▶ [REQUIRED ACTION]: Report how many lines of the data below contain "return". Give nothing besides the number.

▶ [DATA]:
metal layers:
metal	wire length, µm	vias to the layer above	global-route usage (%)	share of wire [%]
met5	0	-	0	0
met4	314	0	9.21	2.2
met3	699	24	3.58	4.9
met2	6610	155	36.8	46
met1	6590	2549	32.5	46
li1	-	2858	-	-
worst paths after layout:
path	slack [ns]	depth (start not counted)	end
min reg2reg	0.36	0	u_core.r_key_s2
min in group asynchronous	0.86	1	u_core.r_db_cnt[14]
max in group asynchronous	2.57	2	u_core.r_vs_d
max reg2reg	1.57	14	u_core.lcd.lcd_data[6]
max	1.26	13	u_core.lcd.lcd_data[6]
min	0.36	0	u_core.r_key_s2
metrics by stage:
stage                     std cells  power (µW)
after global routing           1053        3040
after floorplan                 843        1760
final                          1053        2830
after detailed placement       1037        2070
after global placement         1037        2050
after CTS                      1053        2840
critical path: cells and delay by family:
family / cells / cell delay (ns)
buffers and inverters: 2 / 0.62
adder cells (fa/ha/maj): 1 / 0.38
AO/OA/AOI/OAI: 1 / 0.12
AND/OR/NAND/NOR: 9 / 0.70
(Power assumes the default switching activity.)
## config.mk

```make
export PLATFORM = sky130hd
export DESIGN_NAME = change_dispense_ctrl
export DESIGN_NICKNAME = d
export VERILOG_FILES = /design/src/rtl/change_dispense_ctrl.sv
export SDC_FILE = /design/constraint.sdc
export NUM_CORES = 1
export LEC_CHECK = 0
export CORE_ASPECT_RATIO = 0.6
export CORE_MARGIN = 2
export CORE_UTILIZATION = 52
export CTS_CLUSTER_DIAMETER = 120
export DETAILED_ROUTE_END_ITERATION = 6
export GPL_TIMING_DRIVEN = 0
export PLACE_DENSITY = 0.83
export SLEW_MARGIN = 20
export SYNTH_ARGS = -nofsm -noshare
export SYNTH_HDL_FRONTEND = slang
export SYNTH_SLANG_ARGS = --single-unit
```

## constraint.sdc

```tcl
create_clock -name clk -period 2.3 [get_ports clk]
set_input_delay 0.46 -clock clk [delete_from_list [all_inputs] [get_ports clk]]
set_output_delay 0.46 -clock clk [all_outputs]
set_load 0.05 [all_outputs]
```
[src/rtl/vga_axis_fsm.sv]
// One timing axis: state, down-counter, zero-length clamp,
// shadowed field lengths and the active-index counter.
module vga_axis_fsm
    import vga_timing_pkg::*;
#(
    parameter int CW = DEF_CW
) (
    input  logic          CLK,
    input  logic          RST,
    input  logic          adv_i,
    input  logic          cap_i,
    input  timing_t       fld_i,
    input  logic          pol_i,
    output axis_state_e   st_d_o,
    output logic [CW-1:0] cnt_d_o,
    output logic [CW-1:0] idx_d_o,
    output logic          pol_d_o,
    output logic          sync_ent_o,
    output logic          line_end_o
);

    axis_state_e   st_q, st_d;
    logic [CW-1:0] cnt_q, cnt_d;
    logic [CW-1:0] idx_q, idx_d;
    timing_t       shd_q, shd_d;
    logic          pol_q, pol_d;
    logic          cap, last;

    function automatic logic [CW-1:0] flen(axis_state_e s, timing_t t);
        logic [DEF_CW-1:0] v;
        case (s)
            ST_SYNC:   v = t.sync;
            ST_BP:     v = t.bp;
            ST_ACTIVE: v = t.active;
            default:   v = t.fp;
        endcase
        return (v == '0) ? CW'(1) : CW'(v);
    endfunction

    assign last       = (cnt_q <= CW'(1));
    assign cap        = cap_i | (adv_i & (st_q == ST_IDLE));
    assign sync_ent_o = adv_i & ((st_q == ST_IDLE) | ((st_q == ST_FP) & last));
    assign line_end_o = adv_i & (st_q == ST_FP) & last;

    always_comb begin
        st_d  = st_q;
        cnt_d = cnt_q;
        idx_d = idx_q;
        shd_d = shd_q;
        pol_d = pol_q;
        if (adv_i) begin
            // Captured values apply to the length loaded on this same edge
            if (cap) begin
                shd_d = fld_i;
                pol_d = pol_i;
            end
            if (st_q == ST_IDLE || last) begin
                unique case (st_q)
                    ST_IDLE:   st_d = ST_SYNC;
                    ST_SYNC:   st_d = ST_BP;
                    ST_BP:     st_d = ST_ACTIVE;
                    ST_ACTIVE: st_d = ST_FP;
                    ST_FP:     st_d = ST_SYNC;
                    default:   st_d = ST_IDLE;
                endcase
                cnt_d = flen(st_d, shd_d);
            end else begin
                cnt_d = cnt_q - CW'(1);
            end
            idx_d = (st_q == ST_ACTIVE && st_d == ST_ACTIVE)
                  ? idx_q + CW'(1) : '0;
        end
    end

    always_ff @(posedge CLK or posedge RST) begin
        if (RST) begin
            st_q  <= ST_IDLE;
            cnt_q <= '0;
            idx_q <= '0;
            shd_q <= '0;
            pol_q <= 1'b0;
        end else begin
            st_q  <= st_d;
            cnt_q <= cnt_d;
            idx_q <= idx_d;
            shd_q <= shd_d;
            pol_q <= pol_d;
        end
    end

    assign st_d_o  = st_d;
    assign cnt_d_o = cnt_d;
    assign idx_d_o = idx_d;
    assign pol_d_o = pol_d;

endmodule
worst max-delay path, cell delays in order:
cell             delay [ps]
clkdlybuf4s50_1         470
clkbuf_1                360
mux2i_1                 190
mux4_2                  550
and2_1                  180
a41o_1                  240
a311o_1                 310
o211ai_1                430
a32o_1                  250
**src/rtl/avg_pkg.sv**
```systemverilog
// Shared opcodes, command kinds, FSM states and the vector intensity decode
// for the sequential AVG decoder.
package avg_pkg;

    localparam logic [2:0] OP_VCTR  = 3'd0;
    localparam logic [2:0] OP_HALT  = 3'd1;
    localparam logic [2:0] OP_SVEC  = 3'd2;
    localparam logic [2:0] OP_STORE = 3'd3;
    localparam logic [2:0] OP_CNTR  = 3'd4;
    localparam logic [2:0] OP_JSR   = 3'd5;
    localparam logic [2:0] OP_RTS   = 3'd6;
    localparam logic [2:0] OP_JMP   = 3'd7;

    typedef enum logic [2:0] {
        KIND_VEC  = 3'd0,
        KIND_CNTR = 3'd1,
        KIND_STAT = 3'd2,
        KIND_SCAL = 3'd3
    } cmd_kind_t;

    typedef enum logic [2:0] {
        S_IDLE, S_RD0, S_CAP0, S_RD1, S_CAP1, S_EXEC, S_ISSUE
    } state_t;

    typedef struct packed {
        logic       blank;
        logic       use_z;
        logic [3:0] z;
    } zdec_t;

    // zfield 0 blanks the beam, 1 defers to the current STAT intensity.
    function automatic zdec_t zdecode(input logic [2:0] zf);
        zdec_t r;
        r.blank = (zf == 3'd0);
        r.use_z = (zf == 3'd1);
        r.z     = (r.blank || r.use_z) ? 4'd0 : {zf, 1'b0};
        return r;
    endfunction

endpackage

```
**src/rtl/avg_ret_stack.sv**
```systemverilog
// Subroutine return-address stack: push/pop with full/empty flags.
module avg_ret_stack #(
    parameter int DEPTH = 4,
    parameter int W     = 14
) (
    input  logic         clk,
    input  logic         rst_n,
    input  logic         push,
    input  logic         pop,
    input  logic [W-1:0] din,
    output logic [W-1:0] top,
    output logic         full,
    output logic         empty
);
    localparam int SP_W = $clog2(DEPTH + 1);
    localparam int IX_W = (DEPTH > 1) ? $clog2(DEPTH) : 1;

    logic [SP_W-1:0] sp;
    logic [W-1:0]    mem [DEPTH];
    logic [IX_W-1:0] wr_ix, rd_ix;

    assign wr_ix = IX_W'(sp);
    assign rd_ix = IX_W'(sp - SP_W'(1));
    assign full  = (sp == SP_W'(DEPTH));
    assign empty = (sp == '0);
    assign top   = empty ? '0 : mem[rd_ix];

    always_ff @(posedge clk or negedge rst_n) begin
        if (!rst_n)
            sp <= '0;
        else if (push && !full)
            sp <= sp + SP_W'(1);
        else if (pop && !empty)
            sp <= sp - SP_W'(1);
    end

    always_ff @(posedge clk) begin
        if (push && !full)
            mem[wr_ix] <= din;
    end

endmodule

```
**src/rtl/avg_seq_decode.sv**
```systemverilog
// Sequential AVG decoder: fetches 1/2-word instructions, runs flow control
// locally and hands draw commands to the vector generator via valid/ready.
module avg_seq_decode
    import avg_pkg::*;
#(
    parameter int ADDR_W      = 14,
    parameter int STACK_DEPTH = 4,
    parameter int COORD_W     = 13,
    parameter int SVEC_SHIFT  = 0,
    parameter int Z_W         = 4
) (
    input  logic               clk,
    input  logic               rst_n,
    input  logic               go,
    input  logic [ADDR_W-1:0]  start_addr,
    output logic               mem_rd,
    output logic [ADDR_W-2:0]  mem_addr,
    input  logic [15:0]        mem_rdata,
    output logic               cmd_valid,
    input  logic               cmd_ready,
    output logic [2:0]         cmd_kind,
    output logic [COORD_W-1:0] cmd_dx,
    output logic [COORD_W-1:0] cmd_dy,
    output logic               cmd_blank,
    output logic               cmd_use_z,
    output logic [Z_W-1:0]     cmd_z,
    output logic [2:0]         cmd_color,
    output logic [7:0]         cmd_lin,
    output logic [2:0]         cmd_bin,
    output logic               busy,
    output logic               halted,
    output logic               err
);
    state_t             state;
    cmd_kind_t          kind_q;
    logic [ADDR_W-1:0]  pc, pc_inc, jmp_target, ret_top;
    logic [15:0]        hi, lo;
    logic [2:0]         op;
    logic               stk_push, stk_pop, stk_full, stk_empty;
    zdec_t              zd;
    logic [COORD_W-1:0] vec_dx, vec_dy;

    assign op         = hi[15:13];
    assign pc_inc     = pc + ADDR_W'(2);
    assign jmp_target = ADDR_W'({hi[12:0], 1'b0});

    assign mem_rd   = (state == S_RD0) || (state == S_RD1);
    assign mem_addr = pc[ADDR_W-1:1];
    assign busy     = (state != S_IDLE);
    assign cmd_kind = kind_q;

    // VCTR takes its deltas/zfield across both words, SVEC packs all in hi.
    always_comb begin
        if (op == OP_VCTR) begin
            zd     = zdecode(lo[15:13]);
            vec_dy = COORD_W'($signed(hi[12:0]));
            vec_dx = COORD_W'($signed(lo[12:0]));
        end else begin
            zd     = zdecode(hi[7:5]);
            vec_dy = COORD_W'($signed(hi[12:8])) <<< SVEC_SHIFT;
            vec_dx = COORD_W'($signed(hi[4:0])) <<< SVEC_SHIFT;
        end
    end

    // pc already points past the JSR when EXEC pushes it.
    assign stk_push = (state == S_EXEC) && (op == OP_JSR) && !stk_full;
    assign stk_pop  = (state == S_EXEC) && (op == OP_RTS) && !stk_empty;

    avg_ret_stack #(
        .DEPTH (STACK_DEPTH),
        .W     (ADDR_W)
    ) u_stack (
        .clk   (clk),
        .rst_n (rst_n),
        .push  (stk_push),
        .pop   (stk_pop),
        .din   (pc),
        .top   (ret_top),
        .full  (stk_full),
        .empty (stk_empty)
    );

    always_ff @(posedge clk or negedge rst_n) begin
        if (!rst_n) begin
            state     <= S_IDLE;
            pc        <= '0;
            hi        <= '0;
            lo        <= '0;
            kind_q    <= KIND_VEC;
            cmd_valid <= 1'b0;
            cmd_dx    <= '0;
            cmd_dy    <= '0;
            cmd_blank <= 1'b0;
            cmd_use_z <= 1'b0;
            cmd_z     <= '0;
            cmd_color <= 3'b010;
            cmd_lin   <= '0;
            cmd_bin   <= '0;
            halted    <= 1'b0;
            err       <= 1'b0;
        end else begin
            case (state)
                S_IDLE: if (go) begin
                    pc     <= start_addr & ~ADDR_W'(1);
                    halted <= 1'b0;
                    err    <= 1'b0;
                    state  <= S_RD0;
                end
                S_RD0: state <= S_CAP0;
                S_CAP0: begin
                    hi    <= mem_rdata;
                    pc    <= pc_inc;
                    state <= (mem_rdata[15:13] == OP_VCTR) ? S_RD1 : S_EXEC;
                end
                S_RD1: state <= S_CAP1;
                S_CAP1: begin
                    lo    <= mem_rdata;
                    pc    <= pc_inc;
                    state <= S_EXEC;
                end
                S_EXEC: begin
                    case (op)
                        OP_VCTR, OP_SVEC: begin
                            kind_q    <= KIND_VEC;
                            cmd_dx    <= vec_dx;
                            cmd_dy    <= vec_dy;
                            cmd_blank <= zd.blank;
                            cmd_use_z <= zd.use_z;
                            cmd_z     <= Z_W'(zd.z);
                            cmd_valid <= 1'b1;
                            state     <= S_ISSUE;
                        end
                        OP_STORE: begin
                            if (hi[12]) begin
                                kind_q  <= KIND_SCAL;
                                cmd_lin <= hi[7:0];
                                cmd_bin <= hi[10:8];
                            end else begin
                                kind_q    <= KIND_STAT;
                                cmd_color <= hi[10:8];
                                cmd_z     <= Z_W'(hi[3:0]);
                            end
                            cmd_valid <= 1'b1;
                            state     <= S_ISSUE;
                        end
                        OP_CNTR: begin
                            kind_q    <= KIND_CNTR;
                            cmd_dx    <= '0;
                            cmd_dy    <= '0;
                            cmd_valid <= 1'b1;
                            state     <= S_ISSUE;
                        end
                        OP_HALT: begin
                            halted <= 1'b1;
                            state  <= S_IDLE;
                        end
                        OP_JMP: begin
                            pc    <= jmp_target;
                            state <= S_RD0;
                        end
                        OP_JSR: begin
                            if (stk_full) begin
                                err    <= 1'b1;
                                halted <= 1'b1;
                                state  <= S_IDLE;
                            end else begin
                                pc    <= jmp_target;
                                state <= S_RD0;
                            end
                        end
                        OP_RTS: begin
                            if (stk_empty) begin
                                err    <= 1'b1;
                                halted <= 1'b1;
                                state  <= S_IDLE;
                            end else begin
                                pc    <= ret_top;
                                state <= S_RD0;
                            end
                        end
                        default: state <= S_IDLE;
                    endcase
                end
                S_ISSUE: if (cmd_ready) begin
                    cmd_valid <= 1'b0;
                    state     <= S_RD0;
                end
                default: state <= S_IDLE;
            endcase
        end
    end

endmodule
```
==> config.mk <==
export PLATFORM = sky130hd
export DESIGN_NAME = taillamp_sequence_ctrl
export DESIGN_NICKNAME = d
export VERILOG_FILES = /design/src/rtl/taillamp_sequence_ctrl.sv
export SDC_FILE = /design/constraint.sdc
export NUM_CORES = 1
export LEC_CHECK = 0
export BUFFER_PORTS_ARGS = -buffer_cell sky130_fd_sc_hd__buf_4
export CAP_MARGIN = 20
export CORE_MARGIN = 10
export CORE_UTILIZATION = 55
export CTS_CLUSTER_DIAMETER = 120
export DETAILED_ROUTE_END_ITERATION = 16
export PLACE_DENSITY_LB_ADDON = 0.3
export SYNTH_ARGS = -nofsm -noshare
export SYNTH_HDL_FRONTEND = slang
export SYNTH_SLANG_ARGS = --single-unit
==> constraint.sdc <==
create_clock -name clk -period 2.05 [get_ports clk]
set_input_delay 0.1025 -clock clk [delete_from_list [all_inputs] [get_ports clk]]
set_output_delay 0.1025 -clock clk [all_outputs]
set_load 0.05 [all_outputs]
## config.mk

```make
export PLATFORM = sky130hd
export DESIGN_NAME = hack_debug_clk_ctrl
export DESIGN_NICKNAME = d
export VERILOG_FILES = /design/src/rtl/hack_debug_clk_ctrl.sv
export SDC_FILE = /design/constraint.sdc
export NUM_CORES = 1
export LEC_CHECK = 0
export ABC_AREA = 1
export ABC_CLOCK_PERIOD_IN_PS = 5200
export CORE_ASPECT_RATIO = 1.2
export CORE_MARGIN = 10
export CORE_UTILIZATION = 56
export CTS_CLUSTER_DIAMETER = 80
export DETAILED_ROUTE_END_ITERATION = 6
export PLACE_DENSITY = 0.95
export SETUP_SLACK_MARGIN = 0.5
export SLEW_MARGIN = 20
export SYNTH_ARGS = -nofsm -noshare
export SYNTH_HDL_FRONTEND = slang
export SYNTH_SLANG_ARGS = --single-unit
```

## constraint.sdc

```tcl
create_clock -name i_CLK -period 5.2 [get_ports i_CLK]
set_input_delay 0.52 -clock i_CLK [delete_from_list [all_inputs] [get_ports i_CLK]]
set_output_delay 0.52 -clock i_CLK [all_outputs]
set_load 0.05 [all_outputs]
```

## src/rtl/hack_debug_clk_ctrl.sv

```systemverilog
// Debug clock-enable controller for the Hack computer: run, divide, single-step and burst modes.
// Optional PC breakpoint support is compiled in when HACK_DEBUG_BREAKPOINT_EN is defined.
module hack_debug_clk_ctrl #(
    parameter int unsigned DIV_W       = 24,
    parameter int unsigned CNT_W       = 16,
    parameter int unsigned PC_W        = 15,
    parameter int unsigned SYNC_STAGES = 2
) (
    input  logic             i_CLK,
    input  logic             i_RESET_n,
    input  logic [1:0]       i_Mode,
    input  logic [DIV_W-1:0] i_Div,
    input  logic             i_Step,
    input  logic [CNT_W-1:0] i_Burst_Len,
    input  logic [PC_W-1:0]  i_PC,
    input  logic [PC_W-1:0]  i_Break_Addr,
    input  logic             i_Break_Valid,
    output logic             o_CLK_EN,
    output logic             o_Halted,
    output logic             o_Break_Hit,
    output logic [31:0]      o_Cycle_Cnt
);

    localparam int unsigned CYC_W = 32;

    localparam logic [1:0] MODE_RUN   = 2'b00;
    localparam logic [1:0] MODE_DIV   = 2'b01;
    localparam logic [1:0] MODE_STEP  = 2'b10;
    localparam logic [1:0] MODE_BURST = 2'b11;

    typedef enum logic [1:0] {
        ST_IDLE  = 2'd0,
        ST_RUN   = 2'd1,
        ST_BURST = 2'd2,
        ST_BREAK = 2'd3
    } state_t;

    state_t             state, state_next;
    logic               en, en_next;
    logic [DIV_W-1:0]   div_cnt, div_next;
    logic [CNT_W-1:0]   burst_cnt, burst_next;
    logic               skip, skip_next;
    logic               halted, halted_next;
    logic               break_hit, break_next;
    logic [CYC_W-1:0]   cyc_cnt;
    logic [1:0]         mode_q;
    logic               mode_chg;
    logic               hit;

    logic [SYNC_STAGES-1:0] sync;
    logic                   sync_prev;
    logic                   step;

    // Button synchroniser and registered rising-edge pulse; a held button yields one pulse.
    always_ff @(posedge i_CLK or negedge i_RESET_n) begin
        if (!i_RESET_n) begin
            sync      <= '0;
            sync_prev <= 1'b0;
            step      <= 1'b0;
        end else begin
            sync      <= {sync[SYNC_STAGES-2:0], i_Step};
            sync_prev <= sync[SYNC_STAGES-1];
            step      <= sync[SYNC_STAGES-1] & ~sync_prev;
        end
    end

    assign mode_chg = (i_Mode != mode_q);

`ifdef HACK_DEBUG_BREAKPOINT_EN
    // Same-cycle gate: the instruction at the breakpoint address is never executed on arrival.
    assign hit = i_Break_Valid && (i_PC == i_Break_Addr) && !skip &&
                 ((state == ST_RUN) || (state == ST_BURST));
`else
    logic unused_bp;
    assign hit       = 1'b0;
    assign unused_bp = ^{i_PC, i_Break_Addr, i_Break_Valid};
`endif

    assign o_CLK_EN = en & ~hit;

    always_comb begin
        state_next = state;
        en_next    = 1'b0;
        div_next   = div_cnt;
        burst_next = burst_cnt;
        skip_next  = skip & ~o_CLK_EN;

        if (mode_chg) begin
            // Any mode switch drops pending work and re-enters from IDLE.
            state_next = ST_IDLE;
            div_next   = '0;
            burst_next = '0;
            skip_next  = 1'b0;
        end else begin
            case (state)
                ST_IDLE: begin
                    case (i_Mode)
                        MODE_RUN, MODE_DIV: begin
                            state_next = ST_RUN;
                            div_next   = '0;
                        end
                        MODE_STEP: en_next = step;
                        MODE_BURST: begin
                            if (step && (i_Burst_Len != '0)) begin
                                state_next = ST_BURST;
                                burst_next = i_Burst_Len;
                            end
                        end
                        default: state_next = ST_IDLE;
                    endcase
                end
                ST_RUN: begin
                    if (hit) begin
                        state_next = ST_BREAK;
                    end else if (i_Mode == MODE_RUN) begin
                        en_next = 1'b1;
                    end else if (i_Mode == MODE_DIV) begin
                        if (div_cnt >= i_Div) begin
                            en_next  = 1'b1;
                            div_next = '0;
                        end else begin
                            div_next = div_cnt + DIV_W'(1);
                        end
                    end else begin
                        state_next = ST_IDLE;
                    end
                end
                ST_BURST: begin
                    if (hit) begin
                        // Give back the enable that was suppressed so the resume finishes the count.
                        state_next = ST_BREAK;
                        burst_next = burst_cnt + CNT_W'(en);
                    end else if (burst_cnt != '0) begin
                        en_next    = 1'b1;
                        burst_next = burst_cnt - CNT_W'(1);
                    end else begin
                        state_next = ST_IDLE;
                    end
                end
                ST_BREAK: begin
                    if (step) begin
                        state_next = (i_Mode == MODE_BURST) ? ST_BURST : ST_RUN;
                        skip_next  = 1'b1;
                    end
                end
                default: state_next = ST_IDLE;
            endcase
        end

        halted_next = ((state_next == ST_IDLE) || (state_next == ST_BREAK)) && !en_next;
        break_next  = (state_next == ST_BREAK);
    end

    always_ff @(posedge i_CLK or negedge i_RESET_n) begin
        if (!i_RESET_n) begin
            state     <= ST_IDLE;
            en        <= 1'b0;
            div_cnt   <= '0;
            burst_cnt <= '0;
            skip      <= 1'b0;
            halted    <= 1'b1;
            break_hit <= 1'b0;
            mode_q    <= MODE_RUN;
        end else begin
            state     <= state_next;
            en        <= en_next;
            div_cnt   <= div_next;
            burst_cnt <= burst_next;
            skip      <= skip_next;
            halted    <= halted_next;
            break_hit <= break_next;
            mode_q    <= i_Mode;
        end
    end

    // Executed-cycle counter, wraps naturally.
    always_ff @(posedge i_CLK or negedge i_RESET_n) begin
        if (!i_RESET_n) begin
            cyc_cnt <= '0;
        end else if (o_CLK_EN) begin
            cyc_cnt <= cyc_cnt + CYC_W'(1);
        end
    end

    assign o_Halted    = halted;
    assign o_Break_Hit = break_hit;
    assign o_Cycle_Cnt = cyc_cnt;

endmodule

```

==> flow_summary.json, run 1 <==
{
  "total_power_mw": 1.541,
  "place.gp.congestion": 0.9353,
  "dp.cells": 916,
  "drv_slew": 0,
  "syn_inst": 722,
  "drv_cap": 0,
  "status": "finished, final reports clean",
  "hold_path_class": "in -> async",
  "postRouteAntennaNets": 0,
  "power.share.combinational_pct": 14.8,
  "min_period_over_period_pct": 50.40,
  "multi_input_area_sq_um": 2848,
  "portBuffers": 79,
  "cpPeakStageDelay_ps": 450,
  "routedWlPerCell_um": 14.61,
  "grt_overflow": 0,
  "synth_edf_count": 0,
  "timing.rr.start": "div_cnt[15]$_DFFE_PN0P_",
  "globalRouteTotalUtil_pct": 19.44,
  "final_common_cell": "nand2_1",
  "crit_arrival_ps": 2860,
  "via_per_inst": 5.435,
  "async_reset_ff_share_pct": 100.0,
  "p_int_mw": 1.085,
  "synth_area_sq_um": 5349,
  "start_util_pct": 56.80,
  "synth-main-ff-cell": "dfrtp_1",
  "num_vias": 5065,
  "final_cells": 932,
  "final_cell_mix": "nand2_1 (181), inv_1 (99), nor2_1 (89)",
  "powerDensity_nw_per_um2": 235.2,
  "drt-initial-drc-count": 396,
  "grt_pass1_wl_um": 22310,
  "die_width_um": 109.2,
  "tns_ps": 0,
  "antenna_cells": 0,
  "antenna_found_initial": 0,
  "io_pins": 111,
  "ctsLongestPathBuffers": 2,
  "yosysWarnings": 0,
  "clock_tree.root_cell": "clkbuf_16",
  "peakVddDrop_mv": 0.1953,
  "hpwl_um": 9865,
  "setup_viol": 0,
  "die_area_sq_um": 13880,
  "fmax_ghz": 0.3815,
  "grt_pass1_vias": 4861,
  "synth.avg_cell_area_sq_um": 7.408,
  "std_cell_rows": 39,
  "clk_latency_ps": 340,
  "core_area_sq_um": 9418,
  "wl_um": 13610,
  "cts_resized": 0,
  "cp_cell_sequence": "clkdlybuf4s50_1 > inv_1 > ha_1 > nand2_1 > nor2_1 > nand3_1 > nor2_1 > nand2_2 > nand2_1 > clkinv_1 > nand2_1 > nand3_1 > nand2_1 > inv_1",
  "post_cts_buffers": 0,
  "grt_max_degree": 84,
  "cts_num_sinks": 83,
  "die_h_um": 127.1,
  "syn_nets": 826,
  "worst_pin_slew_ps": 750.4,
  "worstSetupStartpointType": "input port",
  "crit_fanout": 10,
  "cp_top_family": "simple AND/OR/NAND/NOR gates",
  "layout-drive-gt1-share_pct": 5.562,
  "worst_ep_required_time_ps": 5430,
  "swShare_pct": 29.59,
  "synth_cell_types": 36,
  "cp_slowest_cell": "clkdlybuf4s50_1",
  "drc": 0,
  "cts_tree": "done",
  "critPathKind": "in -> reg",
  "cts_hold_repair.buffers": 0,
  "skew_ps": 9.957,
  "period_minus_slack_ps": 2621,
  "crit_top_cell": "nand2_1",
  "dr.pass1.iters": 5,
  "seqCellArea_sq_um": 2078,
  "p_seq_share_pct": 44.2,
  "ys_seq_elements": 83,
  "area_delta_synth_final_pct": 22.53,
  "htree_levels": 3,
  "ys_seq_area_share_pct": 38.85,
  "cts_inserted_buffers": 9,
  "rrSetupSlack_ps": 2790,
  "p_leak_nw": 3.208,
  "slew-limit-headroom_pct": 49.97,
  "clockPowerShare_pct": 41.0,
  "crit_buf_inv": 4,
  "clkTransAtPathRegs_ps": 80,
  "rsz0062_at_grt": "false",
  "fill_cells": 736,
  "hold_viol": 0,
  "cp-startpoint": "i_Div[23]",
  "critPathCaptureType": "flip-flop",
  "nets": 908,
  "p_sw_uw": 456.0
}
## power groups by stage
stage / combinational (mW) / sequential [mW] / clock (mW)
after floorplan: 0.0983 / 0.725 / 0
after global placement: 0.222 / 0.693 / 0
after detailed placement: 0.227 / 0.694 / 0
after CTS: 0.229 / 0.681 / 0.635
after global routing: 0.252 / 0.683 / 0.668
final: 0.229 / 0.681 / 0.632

▶ [RESULT OF THIS EXERCISE]: 3